From: Christian Brauner <christian.brauner@ubuntu.com>
Date: Sat, 13 May 2017 15:16:25 +0000 (+0200)
Subject: start: don't call lxc_map_ids() without id map
X-Git-Tag: lxc-2.1.0~134^2
X-Git-Url: http://git.ipfire.org/cgi-bin/gitweb.cgi?a=commitdiff_plain;h=refs%2Fpull%2F1556%2Fhead;p=thirdparty%2Flxc.git

start: don't call lxc_map_ids() without id map

So far, we somehow always called lxc_map_ids(), even when no id map was
configured.
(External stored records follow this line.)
<file path="src/rtl/mem_pkg.sv">
// rtl/mem_pkg.sv - shared constants, lane ids and address helpers for the data-memory arbiter
package mem_pkg;

  localparam int DEPTH_DEF = 64;
  localparam int WORD_LSB  = 2;
  localparam int ADDR_W    = 32;
  localparam int DATA_W    = 32;

  typedef enum logic {
    LANE0 = 1'b0,
    LANE1 = 1'b1
  } lane_t;

  function automatic logic same_word(input logic [ADDR_W-1:0] a, input logic [ADDR_W-1:0] b);
    return a[ADDR_W-1:WORD_LSB] == b[ADDR_W-1:WORD_LSB];
  endfunction

  function automatic logic word_in_range(input logic [ADDR_W-1:0] a, input int unsigned depth);
    return 32'(a >> WORD_LSB) < depth;
  endfunction

endpackage

</file>
<file path="src/rtl/rr_arb2.sv">
// rtl/rr_arb2.sv - two-requester round-robin arbiter with a lane-0 priority override
module rr_arb2
  import mem_pkg::*;
(
  input  logic       clk,
  input  logic       reset,
  input  logic [1:0] req,
  input  logic       prio0,
  output logic [1:0] grant
);

  lane_t rr_ptr, rr_ptr_nxt;

  always_ff @(posedge clk) begin
    if (reset) rr_ptr <= LANE0;
    else       rr_ptr <= rr_ptr_nxt;
  end

  // Only contested grants move the pointer, always away from the lane just served.
  always_comb begin
    grant      = 2'b00;
    rr_ptr_nxt = rr_ptr;
    if (!reset) begin
      case (req)
        2'b01: grant = 2'b01;
        2'b10: grant = 2'b10;
        2'b11: begin
          if (prio0 || rr_ptr == LANE0) begin
            grant      = 2'b01;
            rr_ptr_nxt = LANE1;
          end else begin
            grant      = 2'b10;
            rr_ptr_nxt = LANE0;
          end
        end
        default: grant = 2'b00;
      endcase
    end
  end

endmodule

</file>
<file path="src/rtl/dmem_arbiter.sv">
// rtl/dmem_arbiter.sv - shares the single-ported data memory between two load/store lanes
module dmem_arbiter
  import mem_pkg::*;
#(
  parameter int DEPTH = DEPTH_DEF,
  parameter int CNT_W = 16
) (
  input  logic              clk,
  input  logic              reset,
  input  logic              req0,
  input  logic              req1,
  input  logic              we0,
  input  logic              we1,
  input  logic [ADDR_W-1:0] addr0,
  input  logic [ADDR_W-1:0] addr1,
  input  logic [DATA_W-1:0] wdata0,
  input  logic [DATA_W-1:0] wdata1,
  output logic              ack0,
  output logic              ack1,
  output logic              rvalid0,
  output logic              rvalid1,
  output logic [DATA_W-1:0] rdata0,
  output logic [DATA_W-1:0] rdata1,
  output logic              err,
  output logic [CNT_W-1:0]  conflict_cnt,
  output logic              mem_write,
  output logic [ADDR_W-1:0] mem_address,
  output logic [DATA_W-1:0] mem_write_data,
  input  logic [DATA_W-1:0] mem_read_data
);

  logic [1:0]        grant;
  logic              granted;
  lane_t             win;
  logic              prio0;
  logic [ADDR_W-1:0] sel_addr;
  logic [DATA_W-1:0] sel_wdata;
  logic              sel_we;
  logic              sel_in_range;

  logic              ret_valid;
  lane_t             ret_lane;
  logic              ret_oor;
  logic [CNT_W-1:0]  cnt_q;

  // A store touching the same word as the other lane must not be reordered.
  assign prio0 = same_word(addr0, addr1) & (we0 | we1);

  rr_arb2 u_arb (
    .clk   (clk),
    .reset (reset),
    .req   ({req1, req0}),
    .prio0 (prio0),
    .grant (grant)
  );

  assign granted = |grant;
  assign win     = grant[1] ? LANE1 : LANE0;
  assign ack0    = grant[0];
  assign ack1    = grant[1];

  always_comb begin
    sel_addr  = '0;
    sel_wdata = '0;
    sel_we    = 1'b0;
    if (grant[0]) begin
      sel_addr  = addr0;
      sel_wdata = wdata0;
      sel_we    = we0;
    end else if (grant[1]) begin
      sel_addr  = addr1;
      sel_wdata = wdata1;
      sel_we    = we1;
    end
  end

  assign sel_in_range   = word_in_range(sel_addr, DEPTH);
  assign mem_address    = sel_addr;
  assign mem_write_data = sel_wdata;
  assign mem_write      = sel_we & sel_in_range;

  // ret_oor is loaded on every grant so it also flags dropped stores.
  always_ff @(posedge clk) begin
    if (reset) begin
      ret_valid <= 1'b0;
      ret_lane  <= LANE0;
      ret_oor   <= 1'b0;
    end else begin
      ret_valid <= granted & ~sel_we;
      ret_oor   <= granted & ~sel_in_range;
      if (granted) ret_lane <= win;
    end
  end

  always_ff @(posedge clk) begin
    if (reset)                           cnt_q <= '0;
    else if (req0 && req1 && !(&cnt_q))  cnt_q <= cnt_q + 1'b1;
  end

  assign conflict_cnt = cnt_q;

  // Reset discards a return that is still in flight.
  assign rvalid0 = ret_valid & (ret_lane == LANE0) & ~reset;
  assign rvalid1 = ret_valid & (ret_lane == LANE1) & ~reset;
  assign rdata0  = (rvalid0 && !ret_oor) ? mem_read_data : '0;
  assign rdata1  = (rvalid1 && !ret_oor) ? mem_read_data : '0;
  assign err     = ret_oor & ~reset;

endmodule
</file>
Let's not do this.

Closes #1555.

Signed-off-by: Christian Brauner <christian.brauner@ubuntu.com>
---

diff --git a/src/lxc/start.c b/src/lxc/start.c
index 4f54012ec..3963a406c 100644
--- a/src/lxc/start.c
+++ b/src/lxc/start.c
@@ -1086,8 +1086,12 @@ static int lxc_spawn(struct lxc_handler *handler)
 	int saved_ns_fd[LXC_NS_MAX];
 	int preserve_mask = 0, i, flags;
 	int netpipepair[2], nveths;
+	bool wants_to_map_ids;
+	struct lxc_list *id_map;
 
 	netpipe = -1;
+	id_map = &handler->conf->id_map;
+	wants_to_map_ids = !lxc_list_empty(id_map);
 
 	for (i = 0; i < LXC_NS_MAX; i++)
 		if (handler->conf->inherit_ns_fd[i] != -1)
@@ -1149,7 +1153,7 @@ static int lxc_spawn(struct lxc_handler *handler)
 	 * it readonly.
 	 * If the container is unprivileged then skip rootfs pinning.
 	 */
-	if (lxc_list_empty(&handler->conf->id_map)) {
+	if (wants_to_map_ids) {
 		handler->pinfd = pin_rootfs(handler->conf->rootfs.path);
 		if (handler->pinfd == -1)
 			INFO("Failed to pin the rootfs for container \"%s\".", handler->name);
@@ -1203,7 +1207,7 @@ static int lxc_spawn(struct lxc_handler *handler)
 	 * mapped to something else on the host.) later to become a valid uid
 	 * again.
 	 */
-	if (lxc_map_ids(&handler->conf->id_map, handler->pid)) {
+	if (wants_to_map_ids && lxc_map_ids(id_map, handler->pid)) {
 		ERROR("Failed to set up id mapping.");
 		goto out_delete_net;
 	}